Source: an optimization exercise on an open RTL-to-GDS flow (aim: small area, a short achievable clock period and few clock cycles per item). Production flows keep margins and buffers that such runs may drop. Only simulation tests tie the RTL to the original design; equivalence was not proved. Power is estimated from default activity; no workload was simulated.

--- flow/flow/run.sh ---
#!/bin/bash
# The standard layout, with the smallest buffer (buf_1) on every input and
# output port instead of the one buffer_ports picks by default, and timing
# repair aiming at a tighter setup slack margin.
set -euo pipefail
export BUFFER_PORTS_ARGS="-buffer_cell sky130_fd_sc_hd__buf_1"
bash standard.sh SETUP_SLACK_MARGIN=8.0 finish > standard_flow.log 2>&1
--- flow/standard.sh ---
#!/bin/bash
# synth_recipe.tcl (not shown) runs the flow's synth.tcl, then flattens the netlist and writes it again
# the make line also repeats each setting of config.mk as NAME=value (left out here)
make -C /OpenROAD-flow-scripts/flow DESIGN_CONFIG=/design/flow/config.mk WORK_HOME=/design/flow/orfs CLKGATE_MAP_FILE= SYNTH_SCRIPT=/design/flow/synth_recipe.tcl "${@:-finish}"
--- flow/config.mk ---
export PLATFORM = sky130hd
export DESIGN_NAME = walk_corr
export DESIGN_NICKNAME = walk_corr
export VERILOG_FILES = /design/flow/design.v
export SDC_FILE = /design/flow/constraint.sdc
export NUM_CORES = 4
export LEC_CHECK = 0
export CAP_MARGIN = 20
export CORE_MARGIN = 2
export CORE_UTILIZATION = 40
export CTS_CLUSTER_DIAMETER = 100
export CTS_CLUSTER_SIZE = 20
export SETUP_SLACK_MARGIN = 5
export SLEW_MARGIN = 20
--- flow/constraint.sdc ---
create_clock -name core_clock -period 13.0 [get_ports {clk}]
set_input_delay 2.6000 -clock core_clock [delete_from_list [all_inputs] [get_ports {clk}]]
set_output_delay 2.6000 -clock core_clock [all_outputs]
set_load 0.01 [all_outputs]
--- flow/design.v ---
module walk_corr (
    input  wire         clk,
    input  wire         rst,
    input  wire         in_valid,
    output wire         in_ready,
    input  wire [23:0]  in_t_lo,
    input  wire [23:0]  in_t_l,
    input  wire [15:0]  in_tot_lo,
    input  wire [1:0]   in_level,
    input  wire [9:0]   in_thr_lo,
    input  wire [9:0]   in_thr_mid,
    input  wire [9:0]   in_thr_hi,
    input  wire         in_has_fall,
    input  wire         in_fall_en,
    input  wire         in_walk_en,
    input  wire [511:0] lut,
    output wire         out_valid,
    output wire [23:0]  out_t_c,
    output wire         out_nowalk
);
    localparam integer ND = 7;    
    assign in_ready = 1'b1;
    wire nowalk_i = !in_has_fall || !in_fall_en;
    wire pass_i   = !in_walk_en || nowalk_i;
    wire c_ml = in_thr_mid > in_thr_lo;
    wire c_hl = in_thr_hi  > in_thr_lo;
    wire c_hm = in_thr_hi  > in_thr_mid;
    wire lvl1 = (in_level == 2'd1);
    wire two_i  = lvl1 ? c_ml : (in_level != 2'd0) && (c_ml || c_hl);
    wire sel_hi = !lvl1 && (c_ml ? c_hm : c_hl);
    wire [9:0] d_mid = in_thr_mid - in_thr_lo;
    wire [9:0] d_hi  = in_thr_hi  - in_thr_lo;
    wire [9:0] d_i   = sel_hi ? d_hi : d_mid;
    wire [23:0] diff_i = in_t_l - in_t_lo;
    wire big_i = (diff_i[23:21] != 3'd0) && (in_thr_lo != 10'd0);
    wire div_i = two_i && !pass_i;
    wire [7:0] bin   = in_tot_lo[15:8];
    wire       hi_i  = (bin[7:5] != 3'd0);
    wire       top   = hi_i || (bin[4:0] == 5'd31);
    wire [7:0] frac_i = top ? 8'd0 : in_tot_lo[7:0];
    wire       odd   = bin[0];
    wire [15:0] oh_o = 16'd1 << bin[4:1];
    wire [15:0] oh_e = odd ? {oh_o[14:0], oh_o[15]} : oh_o;
    reg  [15:0] ov, ev;
    integer li;
    always @(*) begin
        ov = 16'd0;
        ev = 16'd0;
        for (li = 0; li < 16; li = li + 1) begin
            ov = ov | ({16{oh_o[li]}} & lut[32*li + 16 +: 16]);
            ev = ev | ({16{oh_e[li]}} & lut[32*li +: 16]);
        end
    end
    wire [15:0] lut0 = hi_i ? lut[511:496] : (odd ? ov : ev);
    wire [15:0] lut1 = odd ? ev : ov;
    reg         a_v, a_pass, a_div, a_big, a_nw;
    reg  [23:0] a_tlo;
    reg  [9:0]  a_lo, a_d;
    reg  [7:0]  a_f;
    reg  [20:0] a_diff;
    reg  [15:0] a_lut0, a_lut1;
    always @(posedge clk) begin
        a_v    <= in_valid && !rst;
        a_pass <= pass_i;
        a_div  <= div_i;
        a_big  <= big_i;
        a_nw   <= nowalk_i;
        a_tlo  <= in_t_lo;
        a_lo   <= in_thr_lo;
        a_d    <= d_i;
        a_f    <= frac_i;
        a_diff <= diff_i[20:0];
        a_lut0 <= lut0;
        a_lut1 <= lut1;
    end
    wire [16:0] delta = {1'b0, a_lut1} - {1'b0, a_lut0};
    wire [9:0]  a_x   = a_div ? a_lo : {2'b00, a_f};
    wire [21:0] y_op  = a_div ? {1'b0, a_diff} : {{5{delta[16]}}, delta};
    reg  [23:0] row [0:5];
    reg  [22:0] bm, bp;
    reg         bneg, bone, btwo, bx0, pneg;
    integer     bi;
    always @(*) begin
        pneg = 1'b0;
        for (bi = 0; bi < 6; bi = bi + 1) begin
            bx0  = (bi == 0) ? 1'b0 : a_x[2*bi-1];
            if (bi == 5) begin
                bneg = 1'b0;
                bone = bx0;
                btwo = 1'b0;
            end else begin
                bneg = a_x[2*bi+1] & ~(a_x[2*bi] & bx0);
                bone = a_x[2*bi] ^ bx0;
                btwo = (a_x[2*bi+1] & ~a_x[2*bi] & ~bx0) | (~a_x[2*bi+1] & a_x[2*bi] & bx0);
            end
            bm = bone ? {y_op[21], y_op} : (btwo ? {y_op, 1'b0} : 23'd0);
            bp = bneg ? ~bm : bm;
            if (bi == 0)
                row[bi] = {(bp[22] ? 2'b11 : 2'b00), bp[21:0]};
            else
                row[bi] = ({1'b0, ~bp[22], bp[21:0]} << (2*bi)) | ({23'd0, pneg} << (2*bi-2));
            pneg = bneg;
        end
    end
    function [47:0] csa;    
        input [23:0] a, b, c;
        begin
            csa = {((a & b) | (a & c) | (b & c)) << 1, a ^ b ^ c};
        end
    endfunction
    wire [47:0] l1a = csa(row[0], row[1], row[2]);
    wire [47:0] l1b = csa(row[3], row[4], row[5]);
    wire [47:0] l2  = csa(l1a[23:0], l1a[47:24], l1b[23:0]);
    wire [47:0] l3  = csa(l2[23:0], l2[47:24], l1b[47:24]);
    function [4:0] msb;
        input [20:0] v;
        integer j;
        begin
            msb = 5'd0;
            for (j = 1; j < 21; j = j + 1)
                if (v[j]) msb = j;
        end
    endfunction
    wire prod_big = (a_lo != 10'd0) && (a_diff != 21'd0) &&
                    ({1'b0, msb({11'd0, a_lo})} + {1'b0, msb(a_diff)} >= 6'd23);
    reg         m_v, m_pass, m_div, m_big, m_nw;
    reg  [23:0] m_tlo;
    reg  [23:0] m_s, m_c;
    reg  [15:0] m_kd;      
    always @(posedge clk) begin
        m_v    <= a_v && !rst;
        m_pass <= a_pass;
        m_div  <= a_div;
        m_big  <= a_big || prod_big;
        m_nw   <= a_nw;
        m_tlo  <= a_tlo;
        m_s    <= l3[23:0];
        m_c    <= l3[47:24];
        m_kd   <= a_div ? {6'd0, a_d} : a_lut0;
    end
    wire [9:0]  m_d   = m_kd[9:0];
    wire [23:0] m_ka  = m_div ? {15'd0, m_kd[9:1]} : {m_kd, 8'h80};
    wire [23:0] m     = m_s + m_c + m_ka;
    wire [15:0] w_t   = m[23:8];
    wire        tsat  = (w_t[15:11] != 5'd0);
    wire [11:0] sb0   = {1'b0, m[21:11]} - {2'b00, m_d};
    wire        q11   = !sb0[11];
    wire [9:0]  r0    = q11 ? sb0[9:0] : m[20:11];
    reg         s_v   [0:ND-1];
    reg         s_nw  [0:ND-1];
    reg         s_div [0:ND-1];
    reg         s_sat [0:ND-1];
    reg  [23:0] s_tlo [0:ND-1];
    reg  [9:0]  s_r   [0:ND-1];
    reg  [11:0] s_nq  [0:ND-1];
    reg  [9:0]  s_d   [0:ND-1];
    reg         s_tw  [0:ND-1];
    always @(posedge clk) begin
        s_v[0]   <= m_v && !rst;
        s_nw[0]  <= m_nw;
        s_div[0] <= m_div;
        s_sat[0] <= m_div ? (m_big || (m[23:22] != 2'd0) || q11) : (!m_pass && tsat);
        s_tlo[0] <= m_tlo;
        s_r[0]   <= r0;
        s_nq[0]  <= {m[10:0], q11};
        s_d[0]   <= m_div ? m_d : (m_pass ? 10'd0 : w_t[9:0]);
        s_tw[0]  <= !m_div && !m_pass && w_t[10];
    end
    genvar gs;
    generate
        for (gs = 0; gs < ND - 2; gs = gs + 1) begin : g_div
            reg  [10:0] t;
            reg  [11:0] sb;
            reg  [9:0]  r;
            reg  [11:0] nq;
            integer     k;
            always @(*) begin
                r  = s_r[gs];
                nq = s_nq[gs];
                for (k = 0; k < 2; k = k + 1) begin
                    t  = {r, nq[11]};
                    sb = {1'b0, t} - {2'b00, s_d[gs]};
                    nq = {nq[10:0], !sb[11]};
                    r  = sb[11] ? t[9:0] : sb[9:0];
                end
            end
            always @(posedge clk) begin
                s_v[gs+1]   <= s_v[gs] && !rst;
                s_nw[gs+1]  <= s_nw[gs];
                s_div[gs+1] <= s_div[gs];
                s_sat[gs+1] <= s_sat[gs];
                s_tlo[gs+1] <= s_tlo[gs];
                s_r[gs+1]   <= r;
                s_nq[gs+1]  <= nq;
                s_d[gs+1]   <= s_d[gs];
                s_tw[gs+1]  <= s_tw[gs];
            end
        end
    endgenerate
    localparam integer L = ND - 2;
    wire [10:0] tl  = {s_r[L], s_nq[L][11]};
    wire [11:0] sl  = {1'b0, tl} - {2'b00, s_d[L]};
    wire        q0  = !sl[11] && s_div[L] && !s_sat[L];
    wire [11:0] w_h = s_sat[L] ? 12'h800 :
                      s_div[L] ? {1'b0, s_nq[L][9:0], 1'b0} : {1'b0, s_tw[L], s_d[L]};
    wire [24:0] tc  = {1'b0, s_tlo[L]} + {13'h1FFF, ~w_h} + {24'd0, !q0};
    reg         o_v, o_nw;
    reg  [23:0] o_tc;
    always @(posedge clk) begin
        o_v  <= s_v[L] && !rst;
        o_nw <= s_nw[L];
        o_tc <= tc[24] ? 24'd0 : tc[23:0];
    end
    assign out_valid  = o_v;
    assign out_t_c    = o_tc;
    assign out_nowalk = o_nw;
endmodule
==> results of run 1 <==
## cell type report
class,instances,share of cell area
Antenna cell,17,0.00113
Clock buffer,42,0.0257
Clock inverter,7,0.00253
Inverter,288,0.0289
Multi-Input combinational cell,2327,0.510
Sequential cell,585,0.312
Tap cell,1050,0.0350
Timing Repair Buffer,728,0.0846
## metrics by stage
| stage | cells | worst slack (ns) | area [um2] | power, uW |
|---|---|---|---|---|
| 3_3_place_gp | 4923 | 7.33 | 35400 | 8630 |
| 4_1_cts | 5002 | 7.93 | 37000 | 10300 |
| 5_1_grt | 5034 | 7.82 | 37500 | 11600 |
| 6_report | 5044 | 8.00 | 37500 | 10600 |
| 2_1_floorplan | 3317 | 8.03 | 31900 | 7410 |
| 3_5_place_dp | 4923 | 7.23 | 35400 | 8680 |
## logic make-up after synthesis
kind of cell	count (synthesis)	share of synthesized area
AOI/OAI and AO/OA	830	0.183
xor gates and xnor gates	222	0.0615
adders and majority gates	347	0.161
buffers and inverters	406	0.0503
DFF	585	0.368
muxes	193	0.0662
other	1	0.000118
and+or+nand+nor	733	0.111
## state kept, by name, indices dropped and copies added, names as in the netlist, 10 cells and up
| register | cells |
|---|---|
| s_tlo | 144 |
| s_nq | 66 |
| s_d | 60 |
| s_r | 60 |
| a_tlo | 24 |
| m_s | 24 |
| m_tlo | 24 |
| o_tc | 24 |
| a_diff | 21 |
| m_c | 20 |
| a_lut0 | 16 |
| a_lut1 | 16 |
| m_kd | 16 |
| a_d | 10 |
| a_lo | 10 |
## report_power, final
group | internal [uW] | total, uW | switching (uW)
clock network | 543 | 1150 | 607
logic | 3370 | 6980 | 3600
registers | 2280 | 2510 | 226
## routing by layer
layer  global-route usage  routed length [um]  up-vias
li1                     -                   -    13056
met1                0.396               56100    13369
met2                0.527               62600     1068
met3               0.0824                9590      259
met4                0.196                9250       12
met5                    0                  69        -
## cells in the final DEF (no fill, tap or decap), drive strengths merged, types with 8 or more instances in the layout
| cell | instances |
|---|---|
| fa | 103 |
| a211oi | 17 |
| nand4 | 23 |
| a21o | 48 |
| a211o | 8 |
| nand2b | 29 |
| a22oi | 218 |
| nor2b | 56 |
| clkbuf | 48 |
| inv | 292 |
| or3 | 28 |
| nor3b | 11 |
| mux2i | 70 |
| xor2 | 77 |
| o21a | 17 |
| a21oi | 138 |
| nor4 | 14 |
| and3 | 14 |
| a21boi | 23 |
| xnor2 | 144 |
| a22o | 62 |
| and2 | 20 |
| nand2 | 164 |
| nor2 | 211 |
| o31ai | 13 |
| mux2 | 123 |
| nor3 | 59 |
| buf | 722 |
| diode | 17 |
| o21bai | 17 |
| a31oi | 9 |
| ha | 244 |
| a221oi | 58 |
| o21ai | 154 |
| dfxtp | 585 |
| nand3 | 89 |
## worst paths after layout
path	slack (ns)	from	cells past startpoint	to
worst max-delay path	8.00	in_tot_lo[12]	11	a_lut0[8]
worst min-delay path	0.32	s_nq[4][7]	0	s_nq[5][9]
worst max register to register	8.02	m_div	21	s_r[0][1]
worst min register to register	0.32	s_nq[4][7]	0	s_nq[5][9]
## critical path, stage by stage
cell and delay (ns):
clkbuf_2 0.21, nand2b_1 0.25, nor2_1 0.07, buf_4 0.24
mux2_2 0.49, a22o_1 0.30, a221oi_1 0.22, nand3_1 0.36
nor2_1 0.32, mux2i_1 0.11, mux2_2 0.27
## what timing repair did
item / in CTS / in global routing
hold buffers: 0 / 0
endpoints found under the setup margin: 84 / 92
resized for setup: 61 / 71
gates cloned: 1 / 1
setup buffers: 29 / 23
pin swaps: 13 / 39
==> flow_summary.ini, run 1 <==
[global_routing]
gr-total-overflow = 0
grt_pass1_vias = 27598
antenna_found_initial = 37
grt_pass1_wl_um = 193000
grtUsageTotal = 0.328
grt_start_max_net_pins = 76

[synth]
yosys.cell_count.top_type = dfxtp_1
avgSynthCellArea_um2 = 9.61
yosys_warnings = 11
synth.area.top_cells = dfxtp_1 (37%), ha_1 (9.6%), fa_1 (6.5%)
synth_seq_cells = 585
yosys-top-cells-count = dfxtp_1 (585), inv_1 (281), ha_1 (244)
dominantRegCellSynth = dfxtp_1
netlist_area_um2 = 31900
seq_area_frac_synth = 0.368
ys_types = 88
syn_nets = 4278
yosysTopAreaCellShare = 0.368
async_flop_share = 0
yosysTopAreaCell = dfxtp_1
synth_enable_flop_cells = 0
synth_cells = 3317

[timing]
worstMarginPinSlew_ns = 1.02
fin_setup_tns_ns = 0
clock_skew_ns = 0.0353
period_share = 0.384
rsz0062_at_grt = true
clock.fmax_mhz = 200
hold_violations = 0
finalCriticalPeriod_ns = 5.00
hold_ws_ns = 0.319
relSlewSlack = 0.313
drv_slew = 0
setup_viol = 0

[die]
fp.dieH_um = 286
core_um2 = 78900
num_rows = 103
boundaryPins = 641
die_area_um2 = 81900
chipWidth_um = 286
start_util = 0.404

[clock_tree]
h-tree-depth = 2
clk_latency_ns = 0.59
cts_tree = done
clockBufferDepth = 3
cts_made_buffers = 37
clk_pin_slew_ns = 0.08
clockRootBuffer = clkbuf_16
cts.sinks = 585

[detailed_routing]
drc_errors = 0
wl_per_cell_um = 27.3
postRouteAntennaNets = 0
viasPerCell = 5.50
via_count = 27764
first_pass_iters = 5
wl_um = 138000
drtIter0Drc = 1972

[job]
max_cap_violations = 0

[layout]
nFillCells = 7742
nNetsFinal = 4928
fin_util = 0.476
multi_input_area_um2 = 19200
layout-drive-gt1-share = 0.0948
seq_area_um2 = 11700
syn_to_final_growth_pct = 17.8

[critical_path]
arrival_ns = 5.47
critical_path_class = input pin to flop
critPathLaunchType = input pin
end_kind = flop
cp_max_fo = 18
required_ns = 13.47

[outcome]
status = finished clean

[pwr]
leakage_uw = 0.0155
max-vdd-ir-drop_uv = 209
power.density_nw_per_um2 = 283

[place]
hpwlAfterDp_um = 115000
place.gp.congestion = 1.14
io_buffers = 639

[min_path]
hold_class = flop to flop
Testbench counts, summed over its fixed seeds: cycles 12,072, pulses 12,000.
==> run 2: changes to the inputs <==
--- a/flow/config.mk
+++ b/flow/config.mk
@@ -9,6 +9,6 @@
 export CORE_MARGIN = 2
 export CORE_UTILIZATION = 40
-export CTS_CLUSTER_DIAMETER = 100
-export CTS_CLUSTER_SIZE = 20
+export CTS_CLUSTER_DIAMETER = 110
+export CTS_CLUSTER_SIZE = 26
 export SETUP_SLACK_MARGIN = 5
 export SLEW_MARGIN = 20
==> run 2 against run 1 <==
Via count is 0.76% lower. Total power is 1.8% lower. Sequential power hardly changed. Register-to-register slack better by 0.07 ns. Synthesized area stayed put. First-iteration DRC count is 3.8% higher. Worst hold slack better by 0.0027 ns. Sequential share of layout area is 0.23 points higher. Die area stayed put. Clock skew is 0.0079 ns lower.
==> flow_summary.ini, run 2 <==
[min_path]
min_path_cells = 0
hold_class = flop to flop
hold_path_end = s_nq[5][11]
hp-start = s_nq[4][9]

[critical_path]
reg2reg_from = a_lut1[0]
critPathLaunchType = input pin
timing.rr.end = m_s[23]
r2r_cells = 22
r2r_slack_ns = 8.09
required_ns = 13.51
arrival_ns = 5.43
end_kind = flop
critical_path_class = input pin to flop
cp_max_fo = 49

[clock_tree]
cts_tree = done
clockBufferDepth = 3
clk_latency_ns = 0.63
h-tree-depth = 1
postCtsHoldBufs = 0
cts_made_buffers = 28
cts.sinks = 585
clk_pin_slew_ns = 0.09
clockRootBuffer = clkbuf_16

[timing]
relSlewSlack = 0.226
drv_slew = 0
clock.fmax_mhz = 203
clock_skew_ns = 0.0274
period_share = 0.378
hold_ws_ns = 0.322
fin_setup_tns_ns = 0
worstMarginPinSlew_ns = 1.15
rsz0062_at_grt = true
finalCriticalPeriod_ns = 4.92
hold_violations = 0
setup_viol = 0

[detailed_routing]
wl_um = 137000
viasPerCell = 5.48
via_count = 27552
first_pass_iters = 6
drc_errors = 0
drtIter0Drc = 2047
wl_per_cell_um = 27.2
postRouteAntennaNets = 0

[synth]
ys_types = 88
synth_seq_cells = 585
yosys_warnings = 11
avgSynthCellArea_um2 = 9.61
dominantRegCellSynth = dfxtp_1
netlist_area_um2 = 31900
yosys-top-cells-count = dfxtp_1 (585), inv_1 (281), ha_1 (244)
synth_enable_flop_cells = 0
synth_cells = 3317
async_flop_share = 0
syn_nets = 4278
yosysTopAreaCell = dfxtp_1
synth.area.top_cells = dfxtp_1 (37%), ha_1 (9.6%), fa_1 (6.5%)
yosys.cell_count.top_type = dfxtp_1
seq_area_frac_synth = 0.368
yosysTopAreaCellShare = 0.368

[layout]
final_cell_mix = buf_1 (635), dfxtp_1 (582), inv_1 (278)
largest_register_ff_count = 144
layout-drive-gt1-share = 0.0924
final_cells = 5027
nFillCells = 7763
final_common_cell = buf_1
nNetsFinal = 4917
top_register = s_tlo
syn_to_final_growth_pct = 17.0
largest_registers = s_tlo: 144 flops, s_nq: 66 flops

[die]
boundaryPins = 641
start_util = 0.404
chipWidth_um = 286
core_um2 = 78900
fp.dieH_um = 286
die_area_um2 = 81900
num_rows = 103

[pwr]
leakage_uw = 0.0154
max-vdd-ir-drop_uv = 207
power.density_nw_per_um2 = 280

[global_routing]
met3_usage = 0.0700
grt_start_max_net_pins = 76
use_met2 = 0.524
grtUsageTotal = 0.326
gr-total-overflow = 0
grt_pass1_vias = 27421
grt_pass1_wl_um = 193000
antenna_found_initial = 36
grt_busiest_layer = met2
grtUsageMet1 = 0.401

[place]
dp.cells = 4923
place.gp.congestion = 1.14
io_buffers = 639
hpwlAfterDp_um = 115000

[outcome]
status = finished clean

[job]
max_cap_violations = 0
run 2: worst max-delay path, stage by stage:
cell and delay (ns):
clkbuf_2 0.09, buf_4 0.56, mux2_2 0.64, a22oi_1 0.72, nand3_1 0.18, nor2_1 0.24
mux2i_1 0.09, mux2_2 0.28
run 2: what timing repair did:
item	CTS	global route
setup endpoints to repair	82	92
gates cloned	1	1
gates resized for setup	60	74
pin swaps	13	41
setup buffers	30	21
run 2: power by group:
| part | switching (uW) | internal [uW] |
|---|---|---|
| clock network | 581 | 404 |
| registers | 225 | 2280 |
| logic | 3580 | 3380 |
run 2: cells by family after synthesis:
group | share of synthesized area
DFF | 0.368
muxes | 0.0662
buffers and inverters | 0.0503
AOI/OAI and AO/OA | 0.183
xor gates and xnor gates | 0.0615
adders and majority gates | 0.161
and+or+nand+nor | 0.111
other | 0.000118
run 2: worst max path at each step:
stage	start	slack (ns)	cells after the start	end
global route	a_lut1[0]	7.87	22	m_s[23]
detailed placement	a_div	7.23	16	m_s[23]
CTS	a_lut1[0]	7.93	22	m_s[23]
floorplan	m_div	8.03	21	s_r[0][1]
finish	in_tot_lo[8]	8.08	8	a_lut0[10]
global placement	m_div	7.33	20	s_r[0][1]
run 2: layout make-up:
cell class,count,area (um2),share of cell area
Sequential cell,585,11700,0.314
Antenna cell,16,40.0,0.00107
Inverter,288,1080,0.0291
Multi-Input combinational cell,2327,19200,0.514
Tap cell,1050,1310,0.0352
Clock inverter,6,100,0.00269
Timing Repair Buffer,726,3160,0.0848
Clock buffer,29,704,0.0189
run 2: per-stage QoR:
stage | total power [uW] | setup slack [ns] | area (um2) | util
final | 10400 | 8.08 | 37300 | 0.473
after global routing | 11400 | 7.87 | 37300 | 0.472
after CTS | 10200 | 7.93 | 36700 | 0.465
after detailed placement | 8680 | 7.23 | 35400 | 0.448
after global placement | 8630 | 7.33 | 35400 | 0.448
after floorplan | 7410 | 8.03 | 31900 | -
run 2: metal layers:
layer	routed length [um]	share of wire
met1	56200	0.41
met2	61700	0.45
met3	9210	0.067
met4	9720	0.071
met5	68	0.00050

[static timing again, ports no longer ideal]
The flow's constraints put no driver on any port. The routed layouts listed below were extracted and timed again, unchanged, in two steps. Step 1, drivers: a clkbuf_16 drives clk and a buf_2 each remaining input, both assumed. Step 2 also shifts input and output timing later by t, the mid clock arrival at the registers, as if the neighbouring blocks saw the same clock. Three values: ideal, step 1, step 2; two values: the first two.
run	shift t [ns]	setup slack, ns	worst slew at a driven data input, ns
run 1	0.634	8.002 / 8.024 / 7.400	0.30
run 2	0.679	8.083 / 8.086 / 7.416	0.34
After both steps setup and hold are still met in every run listed. For run 2, which loses most, drivers alone change the setup slack by +0.003 ns; drivers and shift together by -0.667 ns.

◆ ◆ ◆ ◆

▶ Task objective
After locating the line with "run 2: metal" in the records above, please set down that line and all later ones exactly, and no other line.

▶ Answer
run 2: metal layers:
layer	routed length [um]	share of wire
met1	56200	0.41
met2	61700	0.45
met3	9210	0.067
met4	9720	0.071
met5	68	0.00050

[static timing again, ports no longer ideal]
The flow's constraints put no driver on any port. The routed layouts listed below were extracted and timed again, unchanged, in two steps. Step 1, drivers: a clkbuf_16 drives clk and a buf_2 each remaining input, both assumed. Step 2 also shifts input and output timing later by t, the mid clock arrival at the registers, as if the neighbouring blocks saw the same clock. Three values: ideal, step 1, step 2; two values: the first two.
run	shift t [ns]	setup slack, ns	worst slew at a driven data input, ns
run 1	0.634	8.002 / 8.024 / 7.400	0.30
run 2	0.679	8.083 / 8.086 / 7.416	0.34
After both steps setup and hold are still met in every run listed. For run 2, which loses most, drivers alone change the setup slack by +0.003 ns; drivers and shift together by -0.667 ns.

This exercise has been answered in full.